For more specialized processing, Agilex devices can also connect custom chiplets, both from Intel and third-party providers. A key technology Intel has brought to the table here is eASIC, obtained from the company of the same name it purchased in 2018.
It can transform a configurable logic block into something intermediate between an FPGA and an ASIC. According to Intel, eASIC “offers performance and power-efficiency closer to a standard-cell ASIC, but with the faster design time and at a fraction of the non-recurring engineering costs associated with ASICs.” The claim is that it can deliver a tested prototype in as little as five weeks. Given all that, we have a feeling that eASIC technology will be making an appearance in other Intel products in the not-too-distant future.

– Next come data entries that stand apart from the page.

==> src/rtl/pr_axi_reader.sv <==
// Read-stream engine: turns a (byte address, word count) request into 512-bit AXI
// read bursts and unpacks the returned beats into a 64-bit valid/ready word stream.
module pr_axi_reader #(
  parameter logic [15:0] ID        = 16'd0,
  parameter int          MAX_BURST = 16
) (
  input  logic         clk,
  input  logic         rst,
  input  logic         req_valid,
  output logic         req_ready,
  input  logic [63:0]  req_addr,
  input  logic [31:0]  req_count,
  output logic [15:0]  arid_m,
  output logic [63:0]  araddr_m,
  output logic [7:0]   arlen_m,
  output logic [2:0]   arsize_m,
  output logic         arvalid_m,
  input  logic         arready_m,
  input  logic [15:0]  rid_m,
  input  logic [511:0] rdata_m,
  input  logic [1:0]   rresp_m,
  input  logic         rlast_m,
  input  logic         rvalid_m,
  output logic         rready_m,
  output logic         out_valid,
  input  logic         out_ready,
  output logic [63:0]  out_data,
  output logic         out_last,
  output logic         done,
  output logic         err
);

  typedef enum logic [1:0] {S_IDLE, S_AR, S_R, S_DONE} state_t;

  localparam logic [32:0] MAX_B = 33'(MAX_BURST);

  state_t        state_q, state_d;
  logic [57:0]   line_q, line_d;
  logic [32:0]   lines_left_q, lines_left_d;
  logic [31:0]   words_left_q, words_left_d;
  logic [511:0]  buf_q, buf_d;
  logic          buf_valid_q, buf_valid_d;
  logic [2:0]    idx_q, idx_d;
  logic [2:0]    off_q, off_d;
  logic          first_q, first_d;
  logic          err_q, err_d;

  logic [32:0]   page_room;
  logic [32:0]   burst_len;
  logic [63:0]   beat_words [8];
  logic          buf_last;
  logic          out_fire;
  logic          r_fire;
  logic          unused_ok;

  assign unused_ok = ^{rid_m, req_addr[2:0]};

  for (genvar gi = 0; gi < 8; gi++) begin : g_unpack
    assign beat_words[gi] = buf_q[64*gi +: 64];
  end

  // Burst length is clipped by remaining lines, MAX_BURST and the 4 KB page end.
  always_comb begin
    page_room = 33'd64 - {27'd0, line_q[5:0]};
    burst_len = lines_left_q;
    if (burst_len > MAX_B) burst_len = MAX_B;
    if (burst_len > page_room) burst_len = page_room;
  end

  assign buf_last  = (idx_q == 3'd7) || (words_left_q == 32'd1);
  assign out_fire  = buf_valid_q && out_ready;
  assign rready_m  = (state_q == S_R) && (!buf_valid_q || (buf_last && out_ready));
  assign r_fire    = rvalid_m && rready_m;

  assign req_ready = (state_q == S_IDLE);
  assign done      = (state_q == S_DONE);
  assign err       = err_q;
  assign arid_m    = ID;
  assign arsize_m  = 3'd6;
  assign arvalid_m = (state_q == S_AR);
  assign araddr_m  = arvalid_m ? {line_q, 6'b0} : 64'd0;
  assign arlen_m   = arvalid_m ? (burst_len[7:0] - 8'd1) : 8'd0;
  assign out_valid = buf_valid_q;
  assign out_data  = buf_valid_q ? beat_words[idx_q] : 64'd0;
  assign out_last  = buf_valid_q && (words_left_q == 32'd1);

  always_comb begin
    state_d      = state_q;
    line_d       = line_q;
    lines_left_d = lines_left_q;
    words_left_d = words_left_q;
    buf_d        = buf_q;
    buf_valid_d  = buf_valid_q;
    idx_d        = idx_q;
    off_d        = off_q;
    first_d      = first_q;
    err_d        = err_q;

    if (out_fire) begin
      words_left_d = words_left_q - 32'd1;
      if (buf_last) buf_valid_d = 1'b0;
      else          idx_d       = idx_q + 3'd1;
    end
    // A new beat may land in the same cycle the old buffer's last word leaves.
    if (r_fire) begin
      buf_d       = rdata_m;
      buf_valid_d = 1'b1;
      idx_d       = first_q ? off_q : 3'd0;
      first_d     = 1'b0;
      if (rresp_m != 2'd0) err_d = 1'b1;
    end

    case (state_q)
      S_IDLE: begin
        if (req_valid) begin
          line_d       = req_addr[63:6];
          off_d        = req_addr[5:3];
          words_left_d = req_count;
          lines_left_d = ({30'd0, req_addr[5:3]} + {1'b0, req_count} + 33'd7) >> 3;
          first_d      = 1'b1;
          err_d        = 1'b0;
          buf_valid_d  = 1'b0;
          state_d      = (req_count == 32'd0) ? S_DONE : S_AR;
        end
      end
      S_AR: begin
        if (arready_m) begin
          line_d       = line_q + {25'd0, burst_len};
          lines_left_d = lines_left_q - burst_len;
          state_d      = S_R;
        end
      end
      S_R: begin
        if (r_fire && rlast_m && (lines_left_q != 33'd0)) state_d = S_AR;
        if (out_fire && (words_left_q == 32'd1))          state_d = S_DONE;
      end
      S_DONE:  state_d = S_IDLE;
      default: state_d = S_IDLE;
    endcase
  end

  always_ff @(posedge clk) begin
    if (rst) begin
      state_q      <= S_IDLE;
      line_q       <= '0;
      lines_left_q <= '0;
      words_left_q <= '0;
      buf_valid_q  <= 1'b0;
      idx_q        <= '0;
      off_q        <= '0;
      first_q      <= 1'b0;
      err_q        <= 1'b0;
    end else begin
      state_q      <= state_d;
      line_q       <= line_d;
      lines_left_q <= lines_left_d;
      words_left_q <= words_left_d;
      buf_valid_q  <= buf_valid_d;
      idx_q        <= idx_d;
      off_q        <= off_d;
      first_q      <= first_d;
      err_q        <= err_d;
    end
  end

  // Beat data needs no reset; out_data is masked by buf_valid.
  always_ff @(posedge clk) begin
    buf_q <= buf_d;
  end

endmodule

==> config.mk <==
export PLATFORM = sky130hd
export DESIGN_NAME = pr_axi_reader
export DESIGN_NICKNAME = d
export VERILOG_FILES = /design/src/rtl/pr_axi_reader.sv
export SDC_FILE = /design/constraint.sdc
export NUM_CORES = 1
export LEC_CHECK = 0
export CORE_AREA = 4 4 312 314
export CTS_CLUSTER_SIZE = 16
export DETAILED_ROUTE_END_ITERATION = 12
export DIE_AREA = 0 0 316 318
export MAX_ROUTING_LAYER = met4
export PLACE_DENSITY = 0.58
export SLEW_MARGIN = 5
export SYNTH_ARGS = -nofsm -noshare
export SYNTH_HDL_FRONTEND = slang
export SYNTH_SLANG_ARGS = --single-unit
==> constraint.sdc <==
create_clock -name clk -period 17.7 [get_ports clk]
set_input_delay 3.54 -clock clk [delete_from_list [all_inputs] [get_ports clk]]
set_output_delay 3.54 -clock clk [all_outputs]
set_load 0.01 [all_outputs]
After elaboration in Yosys (flattened, before gate mapping)

Cells that the tools add are included.

Bits in registers: 646
Input bits: 633
Memories kept: 0
Bits in latches: 0
Word-level logic and storage cells: 91
Output and inout bits: 162
ROM bits: 0
Memory bits (writable): 0

Order comparisons: 3
Shifts and indexed selects: 0
Divide/modulo/power cells: 0
Reductions and logical operators: 21
Bitwise logic cells: 1
Muxes and demuxes: 39
$mul: 0
Add/sub/neg operators: 8
Equal/unequal tests: 9

Operators with widths:

| operator                                             | count |
|---|---|
| 2-to-1 mux 64 bit                                    | 4 |
| binary-select mux 64 bit (select 3 bit)              | 1 |
| 2-to-1 mux 33 bit                                    | 4 |
| 2-to-1 mux 58 bit                                    | 2 |
| one-hot mux 58 bit (2 select lines)                  | 1 |
| 2-to-1 mux 32 bit                                    | 3 |
| one-hot mux 33 bit (2 select lines)                  | 1 |
| adder 58 x 33 -> 58 bit                              | 1 |
| adder 3 x 32 -> 33 bit                               | 1 |
| adder 33 x 3 -> 33 bit, second input constant        | 1 |
| > comparator 33 bit                                  | 1 |
| > comparator 33 x 5 -> 1 bit, second input constant  | 1 |
| nonzero test 33 bit                                  | 1 |
| subtractor 33 bit                                    | 1 |
| equality test 32 x 1 -> 1 bit, second input constant | 1 |
| logical NOT 32 bit                                   | 1 |
| subtractor 32 x 1 -> 32 bit, second input constant   | 1 |
| 2-to-1 mux 1 bit                                     | 12 |
| 2-to-1 mux 3 bit                                     | 4 |
| 2-to-1 mux 2 bit                                     | 5 |
| logical AND 1 bit                                    | 8 |
| 2-to-1 mux 8 bit                                     | 1 |
| one-hot mux 2 bit (4 select lines)                   | 1 |
| subtractor 7 x 6 -> 8 bit, first input constant      | 1 |
| other kinds (16)                                     | 23 |

Longest topological paths before layout

Word-level depth: 11
Gate-level depth with buffers: 26
Mapped depth without buffers: 24

Worst setup path before layout

No wires, ideal clock.

Path kind: input-to-reg
From: input port out_ready
To: register buf_q[0] (enable)
Cell stages on the path: 5
Setup time: 0.860 ns
Required time: 16.840 ns
Slack: 2.802 ns
Arrival time: 14.038 ns
Path buffers: 1
Cells stage by stage: o211ai_1 a31oi_4 nand2_2 buf_2 inv_1

Longest elaborated chain between the ends: 4

Ends and longest elaborated chain:

| item                 | line | RTL |
|---|---|---|
| from (decl)          | 26   | `input logic out_ready,` |
| logical AND 1 bit    | 72   | `assign rready_m = (state_q == S_R) && (!buf_valid_q \|\| (buf_last && out_ready));` |
| logical OR 1 bit     | 72   |  |
| logical AND 1 bit    | 72   |  |
| via rready_m         | 24   | `output logic rready_m,` |
| logical AND 1 bit    | 73   | `assign r_fire = rvalid_m && rready_m;` |
| via r_fire           | 53   | `logic r_fire;` |
| to (signal assigned) | 168  | `buf_q <= buf_d;` |
| to (decl)            | 41   | `logic [511:0] buf_q, buf_d;` |

The timed path passes the listed nets, and every way through them passes these cells.
A chain may end at the register's enable or synchronous reset.

Worst setup path in the final report

From: register lines_left_q[5]
To: output port arlen_m[4]

Longest elaborated chain between the ends: 6

Ends and longest elaborated chain:

| item                         | line | RTL |
|---|---|---|
| from (decl)                  | 39   | `logic [32:0] lines_left_q, lines_left_d;` |
| from (signal assigned)       | 156  | `lines_left_q <= lines_left_d;` |
| > comparator 33 x 5 -> 1 bit | 66   | `if (burst_len > MAX_B) burst_len = MAX_B;` |
| 2-to-1 mux 33 bit *          | 66   |  |
| > comparator 33 bit          | 67   | `if (burst_len > page_room) burst_len = page_room;` |
| 2-to-1 mux 33 bit *          | 67   |  |
| subtractor 8 x 1 -> 8 bit *  | 82   | `assign arlen_m = arvalid_m ? (burst_len[7:0] - 8'd1) : 8'd0;` |
| 2-to-1 mux 8 bit *           | 82   |  |
| to (decl)                    | 15   | `output logic [7:0] arlen_m,` |

Every way passes the cells marked *; elsewhere a longest branch is shown, timed or not.

==> impl_metrics.csv <==
group,metric,value,unit
floorplanning,rows,113,
min_path,hp-start,"off_q[2]",
clock_tree,clock-sinks,646,
power,power.total,4.11,mW
finish,mostFrequentLayoutCell,"clkdlybuf4s50_1",
clock_tree,ctsHoldBuffers,0,
floorplanning,die_w,316,um
critical_path,cp-start-kind,"flop",
outcome,status,"completed",
min_path,hp-class,"reg -> reg",
place,hpwl,85.3,mm
critical_path,critPathLaunch,"lines_left_q[5]",
clock_tree,clk_pin_slew,60,ps
critical_path,endpoint,"arlen_m[4]",
yosys,synth-compound-area-share,10.0,%
critical_path,reg2reg_depth,23,
finish,syn2layout_area_growth,37.1,%
critical_path,cp.required,14160,ps
routing,first_pass_iters,5,
sta,relSlewSlack,26.2,%
sta,fin_setup_tns,0,ps
critical_path,path_common_cell,"o21a_1",
critical_path,cpMaxStageDelayCell,"a211oi_1",
clock_tree,numCtsBuffers,77,
finish,multi_input_area,12300,sq um
clock_tree,post_cts_buffers,0,
yosys,synth.area.mux_share,11.8,%
yosys,synthTopCellsByArea,"edfxtp_1 50%, mux4_2 9.3%, dfxtp_1 8.7%, ha_1 3.3%, nor2_1 2.8%",
finish,final_nets,3862,
yosys,yosysUniqueCellTypes,86,
finish,drive_above_1_share,9.48,%
floorplanning,die_h,318,um
routing,wl,111,mm
floorplanning,dieArea,100000,sq um
critical_path,cpPeakStageDelay,580,ps
floorplanning,core,94600,sq um
critical_path,worstPathArrival,5880,ps
sta,setup_viol_count_final,0,
routing,first_iter_violations,1899,
clock_tree,cts_max_level,3,
yosys,synth_top_family_by_area,"multiplexers",
clock_tree,worstSkewPairLatency,640,ps
yosys,ys_seq_area_share,58.3,%
sta,tightest_slew,1110,ps
power,vdd_ir_drop_max,0.0000777,V
yosys,synth_ff_type,"edfxtp_1",
routing,vias_per_cell,5.12,
critical_path,crit_buf_inv,2,
clock_tree,cts_buffer_depth,3,
global_routing,grt_use_total,22.1,%
yosys,ys_seq_elements,646,
routing,vias,23100,
yosys,synthArstFlopShare,0,%
yosys,synth_edf_count,512,
place,globalplace.congestion,0.880,
yosys,netlist_instances,2374,
power,p_leak,14.4,nW
global_routing,overflow,0,
sta,hold_violations,0,
sta,period_needed,9420,ps
routing,wire_per_inst,24.6,um
finish,n_fill_cell,8692,
sta,slew_violations,0,
floorplanning,num_io_pins,795,
critical_path,critical_path.max_fanout,14,
clock_tree,root_buffer,"clkbuf_16",
yosys,post-synth-top-area-fraction,49.6,%
finish,seq_area,18100,sq um
yosys,synth_xor_xnor_area_share,3.03,%
sta,clock_skew,23.4,ps
routing,ant_nets,0,
critical_path,cpLargestDelayFamily,"compound AO/OA/AOI/OAI gates",
sta,fin_crit_sh,53.2,%
clock_tree,cts_tree,"built",
sta,rsz0062_at_grt,"no",
critical_path,reg2reg_slack,10450,ps
finish,final_cell_mix,"749 x clkdlybuf4s50_1, 512 x edfxtp_1, 230 x nor2_1",
place,place_inst,4331,
critical_path,crit_type,"reg -> out",
critical_path,rr_endpoint,"line_q[56]",
sta,fmax,106,MHz
yosys,synthAdderAreaFrac,3.44,%
critical_path,regToRegStartpoint,"lines_left_q[5]",
critical_path,path_cells,"nor4_1, nand4_1, a211oi_1, and2_1, ha_1, o21a_1, o21a_1, o21a_1, o21ai_0, a21o_1, nand2_1, o21ai_0, inv_1, ha_1, o211ai_1, mux2i_1, clkdlybuf4s50_1",
global_routing,antenna_found_initial,65,
global_routing,grt_pass1_vias,22400,
flow_run,maxCapViolations,0,
floorplanning,initial_core_util,32.7,%
finish,fin_cells,4514,
yosys,yosysWarningCount,0,
routing,drcViolationCount,0,
clock_tree,postCtsResizedCells,0,
yosys,avgSynthCellArea,13.0,sq um
power,power_density,96.7,nW/um^2
critical_path,end_kind,"output pin",
critical_path,worst-path-stages,17,
yosys,synth_area_leader_cell,"edfxtp_1",
yosys,netlist_area,31000,sq um
global_routing,grt_max_degree,175,
global_routing,grt_pass1_wl,156,mm
place,port_buffers,750,
yosys,yosys.area_share.simple,10.4,%
==> per-layer routing <==
metal	GRT usage, %	wire length [um]	part of all wire [%]	vias up
li1	-	-	-	10700
met2	36.8	55500	50	928
met3	7.30	10800	9.7	150
met5	-	0	0	-
met1	26.1	43000	39	11400
met4	4.57	2040	1.8	0
==> synthesized netlist by cell type (24+ instances only) <==
master / n
buf_4: 25
edfxtp_1: 512
o21ai_0: 70
and3_1: 24
a21o_1: 36
nand3_1: 51
xor2_1: 36
xnor2_1: 71
a211oi_1: 67
ha_1: 82
clkbuf_1: 94
a311oi_1: 31
and2_1: 68
nor2_1: 231
nand2_1: 135
a21oi_1: 88
inv_1: 64
mux2i_1: 75
mux4_2: 128
dfxtp_1: 134
buf_1: 32
nor4_1: 40
nor3_1: 31
==> tightest hold or removal path: stages, from the launching register on <==
cell	delay, ps
dfxtp_1	310
nand2_1	50
a21oi_1	50
==> worst min path at each step <==
stage	endpoint	slack [ps]	depth (start not counted)
2_1_floorplan	off_q[0]	440	2
3_3_place_gp	off_q[0]	450	2
3_5_place_dp	off_q[1]	450	2
4_1_cts	off_q[1]	460	2
5_1_grt	off_q[1]	480	2
6_report	off_q[2]	460	2
==> stage by stage <==
stage               worst slack [ps]  instance area, sq um  hold slack [ps]  utilization [%]
global placement                8890                 39900              449             42.2
finish                          8280                 42500              461             44.9
floorplan                       2800                 31300              437                -
detailed placement              8890                 39900              452             42.2
global route                    7970                 42500              482             44.9
CTS                             8180                 42400              464             44.8
==> logic make-up after synthesis <==
kind of cell | after synthesis
and+or+nand+nor | 667
DFF | 646
AOI/OAI and AO/OA | 444
buffers and inverters | 220
muxes | 204
xor gates and xnor gates | 107
adders and majority gates | 84
other | 2
==> state kept, by name (all words and copies together) (netlist names) <==
register / flops
buf_q: 512
line_q: 58
lines_left_q: 33
words_left_q: 32
idx_q: 3
off_q: 3
state_q: 2
err: 1
first_q: 1
out_valid: 1
==> power by group <==
group | internal [mW] | switching, mW
sequential | 1.71 | 0.0528
clock | 0.905 | 0.664
combinational | 0.384 | 0.395
total | 3.00 | 1.11
==> layout make-up <==
| cell class | count | share of cell area, % |
|---|---|---|
| Antenna cell | 43 | 0.253 |
| Clock buffer | 98 | 4.94 |
| Clock inverter | 42 | 0.907 |
| Inverter | 64 | 0.583 |
| Multi-Input combinational cell | 1584 | 28.9 |
| Sequential cell | 646 | 42.5 |
| Tap cell | 1265 | 3.73 |
| Timing Repair Buffer | 772 | 18.1 |
Power figures use the tool's default switching activity.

Heterogeneity also extends to the Agilex memory and I/O. The platform supports DDR4, DDR5, and High Bandwidth Memory (HBM), plus Intel’s own Optane DC Persistent Memory, while device connectivity is provided by a PCI-Express 4.0 or 5.0. A 112G SerDes transceiver interface is also available, four lanes of which will provide enough for a 400 Gb/sec network link.
The Agilex product family is broken down into the F-series, I-series, and M-series. The graphic below shows the various interfaces and options available in each series, with capability increasing as you ascend the alphabet.
The break down also reflects the wide array of environments Agilex is targeting: everything from hyperscale clouds and enterprise datacenters, to the edge and embedded space. Note that the application set overlaps a lot of areas where GPUs are playing today, which makes us wonder how Intel will position its upcoming Xe discrete GPUs that are slated to debut in 2020. Perhaps an Xe chiplet option is in the works.
Agilex will inevitably invite comparisons to Xilinx’s adaptive compute acceleration platform (ACAP) that was unveiled last year. Like Agilex, ACAP is implemented as a heterogeneous package, anchored by an FPGA, and intended to offer a data-centric platform for a wide array of workloads in datacenters and edge environments. But Agilex brings in a lot of home-grown Intel technologies that Xilinx would be hard-pressed to reproduce. That should make for an interesting rivalry in the years ahead, as both companies refine their products and press their respective advantages in technologies and expertise.
In the meantime, Intel has to draw customers and third-party IP providers into the Agilex fold. That begins in April, when the company plans to give select users early access to Agilex hardware and development tools. General availability is planned for the third quarter of the year.
Agilex gets cache coherence via the CXL interconnect riding on top of PCIe and not via UPI/QPI as mentioned.